Excerpted records Block Start

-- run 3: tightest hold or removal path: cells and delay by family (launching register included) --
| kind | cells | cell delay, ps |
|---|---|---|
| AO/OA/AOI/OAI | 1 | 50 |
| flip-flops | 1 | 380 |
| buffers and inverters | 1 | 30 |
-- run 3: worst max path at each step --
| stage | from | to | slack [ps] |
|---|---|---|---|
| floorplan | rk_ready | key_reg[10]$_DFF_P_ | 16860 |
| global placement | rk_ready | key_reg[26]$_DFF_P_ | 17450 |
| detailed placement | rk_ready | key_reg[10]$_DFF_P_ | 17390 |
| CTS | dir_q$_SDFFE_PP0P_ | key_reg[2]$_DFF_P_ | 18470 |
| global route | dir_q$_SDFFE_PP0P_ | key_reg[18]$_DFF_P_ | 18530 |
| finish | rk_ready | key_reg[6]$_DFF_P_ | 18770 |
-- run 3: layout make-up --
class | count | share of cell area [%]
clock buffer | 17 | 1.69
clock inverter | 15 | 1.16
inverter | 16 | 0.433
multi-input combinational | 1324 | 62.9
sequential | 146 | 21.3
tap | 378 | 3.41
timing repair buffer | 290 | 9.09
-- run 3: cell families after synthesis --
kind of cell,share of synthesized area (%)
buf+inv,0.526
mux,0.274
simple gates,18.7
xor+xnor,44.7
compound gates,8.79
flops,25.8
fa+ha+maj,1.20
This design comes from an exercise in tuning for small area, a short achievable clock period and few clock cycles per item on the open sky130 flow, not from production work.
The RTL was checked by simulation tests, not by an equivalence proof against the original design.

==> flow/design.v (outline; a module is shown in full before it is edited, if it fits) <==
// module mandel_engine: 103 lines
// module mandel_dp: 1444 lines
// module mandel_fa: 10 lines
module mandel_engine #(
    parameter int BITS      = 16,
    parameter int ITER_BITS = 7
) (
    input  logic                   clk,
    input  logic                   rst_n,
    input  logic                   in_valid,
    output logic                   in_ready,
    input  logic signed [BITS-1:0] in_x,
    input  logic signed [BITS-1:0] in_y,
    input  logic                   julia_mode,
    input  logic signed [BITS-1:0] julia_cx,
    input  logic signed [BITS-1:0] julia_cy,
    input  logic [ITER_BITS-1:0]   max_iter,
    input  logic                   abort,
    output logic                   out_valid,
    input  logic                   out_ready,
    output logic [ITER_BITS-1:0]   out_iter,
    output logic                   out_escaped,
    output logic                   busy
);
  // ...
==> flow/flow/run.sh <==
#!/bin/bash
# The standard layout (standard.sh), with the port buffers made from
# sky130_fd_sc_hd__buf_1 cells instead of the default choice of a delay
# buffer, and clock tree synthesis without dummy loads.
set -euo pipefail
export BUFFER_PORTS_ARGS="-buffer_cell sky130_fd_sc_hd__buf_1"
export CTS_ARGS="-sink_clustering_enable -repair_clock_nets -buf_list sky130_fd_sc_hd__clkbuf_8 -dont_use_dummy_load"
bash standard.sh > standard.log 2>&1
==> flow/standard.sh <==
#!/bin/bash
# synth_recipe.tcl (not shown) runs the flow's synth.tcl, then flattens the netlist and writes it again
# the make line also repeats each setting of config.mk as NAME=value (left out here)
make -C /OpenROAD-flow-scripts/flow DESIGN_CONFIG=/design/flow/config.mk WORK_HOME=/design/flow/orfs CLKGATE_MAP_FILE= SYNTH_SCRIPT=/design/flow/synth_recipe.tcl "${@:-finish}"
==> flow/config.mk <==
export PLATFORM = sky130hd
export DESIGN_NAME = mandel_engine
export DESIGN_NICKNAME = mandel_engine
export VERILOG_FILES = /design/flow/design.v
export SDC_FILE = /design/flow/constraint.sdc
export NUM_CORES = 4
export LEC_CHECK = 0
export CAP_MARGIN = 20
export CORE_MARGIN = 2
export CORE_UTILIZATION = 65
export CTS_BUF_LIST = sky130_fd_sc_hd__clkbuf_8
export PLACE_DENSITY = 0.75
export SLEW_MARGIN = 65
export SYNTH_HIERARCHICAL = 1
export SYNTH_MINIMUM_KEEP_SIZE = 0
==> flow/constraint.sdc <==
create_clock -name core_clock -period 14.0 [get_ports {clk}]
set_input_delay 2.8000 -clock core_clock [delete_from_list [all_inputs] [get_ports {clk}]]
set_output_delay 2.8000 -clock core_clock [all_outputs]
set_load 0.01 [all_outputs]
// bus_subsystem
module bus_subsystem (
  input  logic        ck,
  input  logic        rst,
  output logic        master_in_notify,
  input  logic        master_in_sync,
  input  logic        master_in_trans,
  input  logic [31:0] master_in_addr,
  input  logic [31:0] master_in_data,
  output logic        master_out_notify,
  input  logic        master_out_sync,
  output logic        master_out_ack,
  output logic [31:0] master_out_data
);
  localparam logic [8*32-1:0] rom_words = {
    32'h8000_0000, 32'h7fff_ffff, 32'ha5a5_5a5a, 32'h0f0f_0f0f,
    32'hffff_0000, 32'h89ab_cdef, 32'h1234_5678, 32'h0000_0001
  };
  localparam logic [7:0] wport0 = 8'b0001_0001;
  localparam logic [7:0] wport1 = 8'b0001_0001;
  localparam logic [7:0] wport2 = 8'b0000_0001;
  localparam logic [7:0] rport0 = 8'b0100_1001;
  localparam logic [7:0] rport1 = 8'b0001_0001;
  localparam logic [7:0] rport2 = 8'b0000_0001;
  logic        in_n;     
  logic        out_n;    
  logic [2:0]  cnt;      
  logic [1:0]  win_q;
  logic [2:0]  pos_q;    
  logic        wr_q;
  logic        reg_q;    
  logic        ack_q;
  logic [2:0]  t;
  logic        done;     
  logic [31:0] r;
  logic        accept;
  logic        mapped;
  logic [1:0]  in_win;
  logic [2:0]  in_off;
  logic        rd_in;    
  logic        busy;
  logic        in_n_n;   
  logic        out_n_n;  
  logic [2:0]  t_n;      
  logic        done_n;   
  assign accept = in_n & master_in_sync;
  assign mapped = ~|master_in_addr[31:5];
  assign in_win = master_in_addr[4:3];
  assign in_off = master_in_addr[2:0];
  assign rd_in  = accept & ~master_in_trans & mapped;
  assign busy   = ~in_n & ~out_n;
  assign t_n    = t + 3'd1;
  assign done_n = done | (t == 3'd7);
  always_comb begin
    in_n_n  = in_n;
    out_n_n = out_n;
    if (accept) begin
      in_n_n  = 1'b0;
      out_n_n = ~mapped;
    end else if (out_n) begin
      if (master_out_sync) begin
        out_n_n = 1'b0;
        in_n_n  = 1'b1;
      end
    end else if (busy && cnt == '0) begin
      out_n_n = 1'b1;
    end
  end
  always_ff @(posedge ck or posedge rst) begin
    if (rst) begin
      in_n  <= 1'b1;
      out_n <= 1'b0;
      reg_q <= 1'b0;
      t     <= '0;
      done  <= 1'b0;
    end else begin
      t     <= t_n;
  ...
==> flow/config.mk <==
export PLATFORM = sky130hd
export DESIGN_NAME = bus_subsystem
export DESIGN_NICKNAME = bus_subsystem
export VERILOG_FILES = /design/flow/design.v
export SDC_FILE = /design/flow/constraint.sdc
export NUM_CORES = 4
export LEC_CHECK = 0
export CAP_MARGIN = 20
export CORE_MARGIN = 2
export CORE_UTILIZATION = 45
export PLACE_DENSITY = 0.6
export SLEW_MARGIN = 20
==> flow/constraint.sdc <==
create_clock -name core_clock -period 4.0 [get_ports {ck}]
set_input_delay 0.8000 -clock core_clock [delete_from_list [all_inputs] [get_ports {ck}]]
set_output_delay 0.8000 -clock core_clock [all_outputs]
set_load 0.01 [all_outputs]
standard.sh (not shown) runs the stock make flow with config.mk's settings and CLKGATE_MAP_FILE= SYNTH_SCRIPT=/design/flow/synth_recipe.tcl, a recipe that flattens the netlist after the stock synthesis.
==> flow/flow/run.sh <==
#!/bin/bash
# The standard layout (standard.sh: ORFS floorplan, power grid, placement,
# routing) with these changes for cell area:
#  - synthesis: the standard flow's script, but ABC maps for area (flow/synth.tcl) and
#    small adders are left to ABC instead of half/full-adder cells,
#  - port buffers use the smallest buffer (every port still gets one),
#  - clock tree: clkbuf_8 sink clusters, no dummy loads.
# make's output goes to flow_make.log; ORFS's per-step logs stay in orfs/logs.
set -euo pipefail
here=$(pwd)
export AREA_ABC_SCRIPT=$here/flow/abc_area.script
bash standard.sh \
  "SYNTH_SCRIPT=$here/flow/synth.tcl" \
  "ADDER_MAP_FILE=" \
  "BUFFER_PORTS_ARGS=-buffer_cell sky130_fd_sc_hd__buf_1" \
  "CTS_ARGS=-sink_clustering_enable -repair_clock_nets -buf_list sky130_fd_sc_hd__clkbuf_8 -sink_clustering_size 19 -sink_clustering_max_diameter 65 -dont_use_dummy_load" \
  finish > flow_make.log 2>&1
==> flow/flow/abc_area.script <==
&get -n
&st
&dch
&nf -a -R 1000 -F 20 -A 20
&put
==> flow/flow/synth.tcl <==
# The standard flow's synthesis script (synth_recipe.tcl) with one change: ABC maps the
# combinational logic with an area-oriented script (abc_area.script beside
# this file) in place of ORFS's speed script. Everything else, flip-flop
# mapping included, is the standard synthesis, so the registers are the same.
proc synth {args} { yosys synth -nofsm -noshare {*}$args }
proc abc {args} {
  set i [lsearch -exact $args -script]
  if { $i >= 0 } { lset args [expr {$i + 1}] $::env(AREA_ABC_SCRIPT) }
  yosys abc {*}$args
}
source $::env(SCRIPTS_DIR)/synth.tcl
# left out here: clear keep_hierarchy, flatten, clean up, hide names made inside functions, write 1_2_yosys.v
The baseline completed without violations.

Excerpted records Block End

### Description of the task
Your task is to gather all lines from the entries above that hold the word "flip".

### Result for this exercise
| flip-flops | 1 | 380 |
# this file) in place of ORFS's speed script. Everything else, flip-flop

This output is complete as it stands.